Assignment: Among the entries below, extract exactly the lines that run from the one with "sky130_fd_sc_hd__nand2_1 | 11 | 11" through the one with "sky130_fd_sc_hd__nand3b_1 | 3 | 3", both ends included.

Supplied data Start Marker

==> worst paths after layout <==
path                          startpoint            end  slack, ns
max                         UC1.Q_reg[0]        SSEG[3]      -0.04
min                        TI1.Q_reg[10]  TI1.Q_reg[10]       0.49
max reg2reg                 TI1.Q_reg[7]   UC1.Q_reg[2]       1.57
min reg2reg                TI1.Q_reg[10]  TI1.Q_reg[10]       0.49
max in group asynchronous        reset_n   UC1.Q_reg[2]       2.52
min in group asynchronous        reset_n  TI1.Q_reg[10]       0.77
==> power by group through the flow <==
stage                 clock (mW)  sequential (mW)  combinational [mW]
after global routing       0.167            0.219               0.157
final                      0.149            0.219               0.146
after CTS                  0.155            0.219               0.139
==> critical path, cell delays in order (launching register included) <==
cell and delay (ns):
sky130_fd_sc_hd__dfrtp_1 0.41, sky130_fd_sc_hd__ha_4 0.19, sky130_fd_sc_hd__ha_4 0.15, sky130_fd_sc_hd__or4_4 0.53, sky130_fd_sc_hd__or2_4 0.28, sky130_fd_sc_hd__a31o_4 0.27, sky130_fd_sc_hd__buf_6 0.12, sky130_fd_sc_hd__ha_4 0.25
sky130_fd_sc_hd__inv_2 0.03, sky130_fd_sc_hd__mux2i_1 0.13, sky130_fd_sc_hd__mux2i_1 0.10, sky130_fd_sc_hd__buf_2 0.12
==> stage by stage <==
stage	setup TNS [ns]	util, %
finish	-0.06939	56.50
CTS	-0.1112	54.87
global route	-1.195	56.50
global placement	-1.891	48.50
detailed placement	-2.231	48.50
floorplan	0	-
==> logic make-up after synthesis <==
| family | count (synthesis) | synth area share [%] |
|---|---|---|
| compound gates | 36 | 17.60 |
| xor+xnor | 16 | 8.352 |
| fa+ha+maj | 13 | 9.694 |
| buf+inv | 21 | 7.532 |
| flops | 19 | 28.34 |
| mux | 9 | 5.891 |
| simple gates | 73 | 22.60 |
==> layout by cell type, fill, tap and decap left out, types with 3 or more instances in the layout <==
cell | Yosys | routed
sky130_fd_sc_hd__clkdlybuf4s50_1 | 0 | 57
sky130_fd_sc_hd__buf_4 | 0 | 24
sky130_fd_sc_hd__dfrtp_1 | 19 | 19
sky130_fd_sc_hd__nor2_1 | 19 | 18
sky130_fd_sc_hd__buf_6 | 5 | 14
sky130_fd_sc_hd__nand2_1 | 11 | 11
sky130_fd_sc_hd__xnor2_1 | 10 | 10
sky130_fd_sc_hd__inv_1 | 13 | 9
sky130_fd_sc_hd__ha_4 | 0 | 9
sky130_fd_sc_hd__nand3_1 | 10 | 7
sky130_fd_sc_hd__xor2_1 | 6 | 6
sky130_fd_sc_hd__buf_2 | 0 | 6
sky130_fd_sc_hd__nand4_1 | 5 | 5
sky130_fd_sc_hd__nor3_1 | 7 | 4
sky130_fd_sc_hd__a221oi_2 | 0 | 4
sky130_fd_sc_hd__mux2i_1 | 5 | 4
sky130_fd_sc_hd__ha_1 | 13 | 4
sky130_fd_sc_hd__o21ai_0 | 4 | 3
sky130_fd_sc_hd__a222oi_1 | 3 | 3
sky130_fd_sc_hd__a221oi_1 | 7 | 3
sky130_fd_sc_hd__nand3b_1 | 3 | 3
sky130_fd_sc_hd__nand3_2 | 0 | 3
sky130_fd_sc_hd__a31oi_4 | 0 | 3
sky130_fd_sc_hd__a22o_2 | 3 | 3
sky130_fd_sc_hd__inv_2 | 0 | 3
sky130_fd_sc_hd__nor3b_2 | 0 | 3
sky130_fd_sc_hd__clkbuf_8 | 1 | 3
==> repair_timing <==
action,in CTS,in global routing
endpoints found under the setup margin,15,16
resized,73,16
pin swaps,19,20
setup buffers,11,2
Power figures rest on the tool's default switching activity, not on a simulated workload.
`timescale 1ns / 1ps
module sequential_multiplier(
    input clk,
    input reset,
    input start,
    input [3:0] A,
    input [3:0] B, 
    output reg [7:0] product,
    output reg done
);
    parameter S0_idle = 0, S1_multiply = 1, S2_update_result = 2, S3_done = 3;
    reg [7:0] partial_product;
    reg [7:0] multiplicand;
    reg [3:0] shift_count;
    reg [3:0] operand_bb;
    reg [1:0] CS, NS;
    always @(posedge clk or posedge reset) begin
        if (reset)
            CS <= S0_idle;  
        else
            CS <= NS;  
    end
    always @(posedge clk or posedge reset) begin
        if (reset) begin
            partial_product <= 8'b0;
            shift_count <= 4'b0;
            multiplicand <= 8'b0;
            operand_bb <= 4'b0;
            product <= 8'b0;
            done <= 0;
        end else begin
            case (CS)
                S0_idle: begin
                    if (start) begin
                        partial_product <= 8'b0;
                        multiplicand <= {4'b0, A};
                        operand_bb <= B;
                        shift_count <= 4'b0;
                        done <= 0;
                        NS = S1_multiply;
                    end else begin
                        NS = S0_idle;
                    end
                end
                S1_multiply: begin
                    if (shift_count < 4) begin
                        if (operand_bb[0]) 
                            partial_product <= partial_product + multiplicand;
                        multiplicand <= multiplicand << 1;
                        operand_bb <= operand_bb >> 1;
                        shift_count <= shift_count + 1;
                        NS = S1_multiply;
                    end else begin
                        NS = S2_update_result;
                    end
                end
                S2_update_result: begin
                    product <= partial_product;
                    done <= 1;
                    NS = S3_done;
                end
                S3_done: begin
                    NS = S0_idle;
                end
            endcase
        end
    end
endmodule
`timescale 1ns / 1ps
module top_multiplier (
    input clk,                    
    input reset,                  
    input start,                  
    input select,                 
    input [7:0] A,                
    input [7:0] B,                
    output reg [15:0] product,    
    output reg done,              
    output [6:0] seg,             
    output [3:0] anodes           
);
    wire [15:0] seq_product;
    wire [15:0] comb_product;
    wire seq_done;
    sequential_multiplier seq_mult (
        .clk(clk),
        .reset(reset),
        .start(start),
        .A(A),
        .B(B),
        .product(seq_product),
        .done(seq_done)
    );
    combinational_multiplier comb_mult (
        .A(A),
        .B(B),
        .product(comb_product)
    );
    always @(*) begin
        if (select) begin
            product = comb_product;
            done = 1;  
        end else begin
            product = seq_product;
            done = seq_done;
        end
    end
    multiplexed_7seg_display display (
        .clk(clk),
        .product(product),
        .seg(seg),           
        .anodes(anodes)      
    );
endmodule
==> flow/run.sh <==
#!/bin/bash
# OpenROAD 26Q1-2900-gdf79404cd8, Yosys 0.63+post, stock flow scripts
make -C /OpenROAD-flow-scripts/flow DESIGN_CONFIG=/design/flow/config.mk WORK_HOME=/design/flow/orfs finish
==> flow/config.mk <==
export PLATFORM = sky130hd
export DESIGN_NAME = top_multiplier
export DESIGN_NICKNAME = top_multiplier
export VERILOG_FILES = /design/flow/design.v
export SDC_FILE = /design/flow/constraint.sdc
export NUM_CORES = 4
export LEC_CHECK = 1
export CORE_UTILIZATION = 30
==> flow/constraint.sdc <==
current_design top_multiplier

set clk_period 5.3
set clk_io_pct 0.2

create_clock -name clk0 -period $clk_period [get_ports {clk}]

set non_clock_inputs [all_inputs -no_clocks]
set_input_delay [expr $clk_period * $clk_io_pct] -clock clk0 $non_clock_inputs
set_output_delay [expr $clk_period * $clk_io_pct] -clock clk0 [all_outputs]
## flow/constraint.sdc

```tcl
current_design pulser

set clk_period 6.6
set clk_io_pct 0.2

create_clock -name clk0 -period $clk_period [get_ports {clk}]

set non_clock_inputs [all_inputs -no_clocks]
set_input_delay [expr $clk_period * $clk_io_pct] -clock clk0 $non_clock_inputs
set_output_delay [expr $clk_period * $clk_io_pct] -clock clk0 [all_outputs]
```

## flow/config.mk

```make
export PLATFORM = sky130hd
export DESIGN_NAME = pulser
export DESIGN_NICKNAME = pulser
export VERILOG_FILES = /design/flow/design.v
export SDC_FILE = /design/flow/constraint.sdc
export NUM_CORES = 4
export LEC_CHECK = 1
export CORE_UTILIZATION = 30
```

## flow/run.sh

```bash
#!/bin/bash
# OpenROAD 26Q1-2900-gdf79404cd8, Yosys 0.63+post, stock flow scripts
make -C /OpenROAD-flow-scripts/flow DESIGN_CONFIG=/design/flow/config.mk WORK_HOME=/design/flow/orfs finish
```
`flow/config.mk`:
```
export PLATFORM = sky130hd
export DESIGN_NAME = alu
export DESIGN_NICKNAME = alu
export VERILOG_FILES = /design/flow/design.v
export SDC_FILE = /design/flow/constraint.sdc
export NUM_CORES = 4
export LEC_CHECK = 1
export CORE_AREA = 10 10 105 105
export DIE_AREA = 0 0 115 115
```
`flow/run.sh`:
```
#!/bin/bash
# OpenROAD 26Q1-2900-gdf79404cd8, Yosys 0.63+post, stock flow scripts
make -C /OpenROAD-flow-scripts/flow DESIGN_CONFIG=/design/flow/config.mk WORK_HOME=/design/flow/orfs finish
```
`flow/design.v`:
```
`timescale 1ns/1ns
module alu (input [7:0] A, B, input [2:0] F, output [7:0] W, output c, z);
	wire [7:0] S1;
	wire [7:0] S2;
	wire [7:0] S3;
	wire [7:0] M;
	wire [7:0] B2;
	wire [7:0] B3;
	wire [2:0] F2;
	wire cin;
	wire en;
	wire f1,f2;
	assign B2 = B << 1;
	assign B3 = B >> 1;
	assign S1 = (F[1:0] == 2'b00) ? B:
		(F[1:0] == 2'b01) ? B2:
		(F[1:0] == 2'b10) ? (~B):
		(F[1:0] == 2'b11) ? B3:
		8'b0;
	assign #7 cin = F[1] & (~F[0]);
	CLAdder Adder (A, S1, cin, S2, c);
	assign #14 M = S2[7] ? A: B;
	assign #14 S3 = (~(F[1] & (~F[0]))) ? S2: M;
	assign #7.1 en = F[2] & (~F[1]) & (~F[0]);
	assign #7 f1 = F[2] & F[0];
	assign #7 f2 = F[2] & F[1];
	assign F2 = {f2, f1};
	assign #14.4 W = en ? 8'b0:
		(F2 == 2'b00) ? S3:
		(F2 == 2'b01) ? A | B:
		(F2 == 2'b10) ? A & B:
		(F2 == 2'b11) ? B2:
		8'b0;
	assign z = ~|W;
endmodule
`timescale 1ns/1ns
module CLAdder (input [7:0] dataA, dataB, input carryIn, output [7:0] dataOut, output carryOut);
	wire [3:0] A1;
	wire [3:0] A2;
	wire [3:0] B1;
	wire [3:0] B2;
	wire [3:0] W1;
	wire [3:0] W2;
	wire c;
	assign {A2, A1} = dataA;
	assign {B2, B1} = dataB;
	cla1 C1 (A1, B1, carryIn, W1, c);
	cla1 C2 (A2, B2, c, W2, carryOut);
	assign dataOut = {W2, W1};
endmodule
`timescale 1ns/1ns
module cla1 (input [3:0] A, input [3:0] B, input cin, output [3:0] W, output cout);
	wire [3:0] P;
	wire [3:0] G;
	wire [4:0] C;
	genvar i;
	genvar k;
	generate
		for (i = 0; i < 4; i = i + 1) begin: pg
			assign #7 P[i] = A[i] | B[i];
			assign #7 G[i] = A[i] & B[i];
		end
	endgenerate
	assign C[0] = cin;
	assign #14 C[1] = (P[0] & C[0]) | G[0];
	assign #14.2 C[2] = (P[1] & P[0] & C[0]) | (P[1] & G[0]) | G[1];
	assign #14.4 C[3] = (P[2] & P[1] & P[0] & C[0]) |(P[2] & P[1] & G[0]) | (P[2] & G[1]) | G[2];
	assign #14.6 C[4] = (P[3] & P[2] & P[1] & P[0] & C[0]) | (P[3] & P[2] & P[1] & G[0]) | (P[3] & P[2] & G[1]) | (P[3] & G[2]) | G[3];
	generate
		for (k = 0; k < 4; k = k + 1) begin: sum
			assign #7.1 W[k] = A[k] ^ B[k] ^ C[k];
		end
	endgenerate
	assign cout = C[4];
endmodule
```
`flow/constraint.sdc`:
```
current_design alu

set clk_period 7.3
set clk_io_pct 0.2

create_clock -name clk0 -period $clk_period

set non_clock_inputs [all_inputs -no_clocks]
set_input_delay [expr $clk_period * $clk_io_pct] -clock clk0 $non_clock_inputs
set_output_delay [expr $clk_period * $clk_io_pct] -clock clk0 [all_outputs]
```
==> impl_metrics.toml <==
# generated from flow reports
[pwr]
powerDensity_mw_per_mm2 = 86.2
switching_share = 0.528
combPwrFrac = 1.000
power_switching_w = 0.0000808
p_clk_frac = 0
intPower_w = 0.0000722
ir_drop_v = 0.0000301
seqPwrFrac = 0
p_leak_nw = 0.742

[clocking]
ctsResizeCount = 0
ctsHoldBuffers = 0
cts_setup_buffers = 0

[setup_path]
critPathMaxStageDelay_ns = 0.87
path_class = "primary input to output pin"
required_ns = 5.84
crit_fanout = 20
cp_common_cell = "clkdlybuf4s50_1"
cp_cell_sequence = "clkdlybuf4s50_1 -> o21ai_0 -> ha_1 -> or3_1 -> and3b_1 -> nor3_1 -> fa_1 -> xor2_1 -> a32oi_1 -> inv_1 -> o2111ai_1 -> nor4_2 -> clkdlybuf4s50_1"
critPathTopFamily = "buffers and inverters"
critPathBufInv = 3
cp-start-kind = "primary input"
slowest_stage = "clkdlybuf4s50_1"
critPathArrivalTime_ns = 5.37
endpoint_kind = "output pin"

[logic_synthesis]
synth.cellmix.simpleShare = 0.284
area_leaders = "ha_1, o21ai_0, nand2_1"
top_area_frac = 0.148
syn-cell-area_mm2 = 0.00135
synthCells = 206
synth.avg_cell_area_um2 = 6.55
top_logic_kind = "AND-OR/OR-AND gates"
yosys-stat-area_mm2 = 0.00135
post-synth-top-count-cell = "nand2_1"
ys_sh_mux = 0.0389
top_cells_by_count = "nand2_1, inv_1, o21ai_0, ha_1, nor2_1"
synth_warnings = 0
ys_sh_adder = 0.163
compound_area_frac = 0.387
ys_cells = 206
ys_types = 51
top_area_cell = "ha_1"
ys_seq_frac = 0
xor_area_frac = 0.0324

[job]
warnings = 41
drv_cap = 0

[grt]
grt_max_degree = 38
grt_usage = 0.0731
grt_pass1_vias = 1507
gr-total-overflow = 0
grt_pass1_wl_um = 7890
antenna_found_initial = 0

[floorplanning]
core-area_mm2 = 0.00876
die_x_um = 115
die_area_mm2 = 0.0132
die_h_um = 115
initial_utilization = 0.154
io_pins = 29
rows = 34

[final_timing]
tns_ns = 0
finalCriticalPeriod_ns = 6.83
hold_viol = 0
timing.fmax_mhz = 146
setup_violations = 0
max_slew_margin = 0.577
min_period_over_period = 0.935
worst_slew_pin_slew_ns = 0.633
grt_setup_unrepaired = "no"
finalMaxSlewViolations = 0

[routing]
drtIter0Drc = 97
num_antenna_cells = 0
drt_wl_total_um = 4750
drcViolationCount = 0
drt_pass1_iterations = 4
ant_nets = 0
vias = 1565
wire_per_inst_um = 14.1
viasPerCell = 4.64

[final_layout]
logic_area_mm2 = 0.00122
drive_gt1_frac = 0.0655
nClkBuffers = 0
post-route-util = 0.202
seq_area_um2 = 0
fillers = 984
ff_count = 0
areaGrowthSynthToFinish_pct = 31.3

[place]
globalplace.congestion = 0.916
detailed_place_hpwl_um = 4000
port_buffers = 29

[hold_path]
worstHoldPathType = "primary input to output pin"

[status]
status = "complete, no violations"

Supplied data End Marker

Exercise output:
sky130_fd_sc_hd__nand2_1 | 11 | 11
sky130_fd_sc_hd__xnor2_1 | 10 | 10
sky130_fd_sc_hd__inv_1 | 13 | 9
sky130_fd_sc_hd__ha_4 | 0 | 9
sky130_fd_sc_hd__nand3_1 | 10 | 7
sky130_fd_sc_hd__xor2_1 | 6 | 6
sky130_fd_sc_hd__buf_2 | 0 | 6
sky130_fd_sc_hd__nand4_1 | 5 | 5
sky130_fd_sc_hd__nor3_1 | 7 | 4
sky130_fd_sc_hd__a221oi_2 | 0 | 4
sky130_fd_sc_hd__mux2i_1 | 5 | 4
sky130_fd_sc_hd__ha_1 | 13 | 4
sky130_fd_sc_hd__o21ai_0 | 4 | 3
sky130_fd_sc_hd__a222oi_1 | 3 | 3
sky130_fd_sc_hd__a221oi_1 | 7 | 3
sky130_fd_sc_hd__nand3b_1 | 3 | 3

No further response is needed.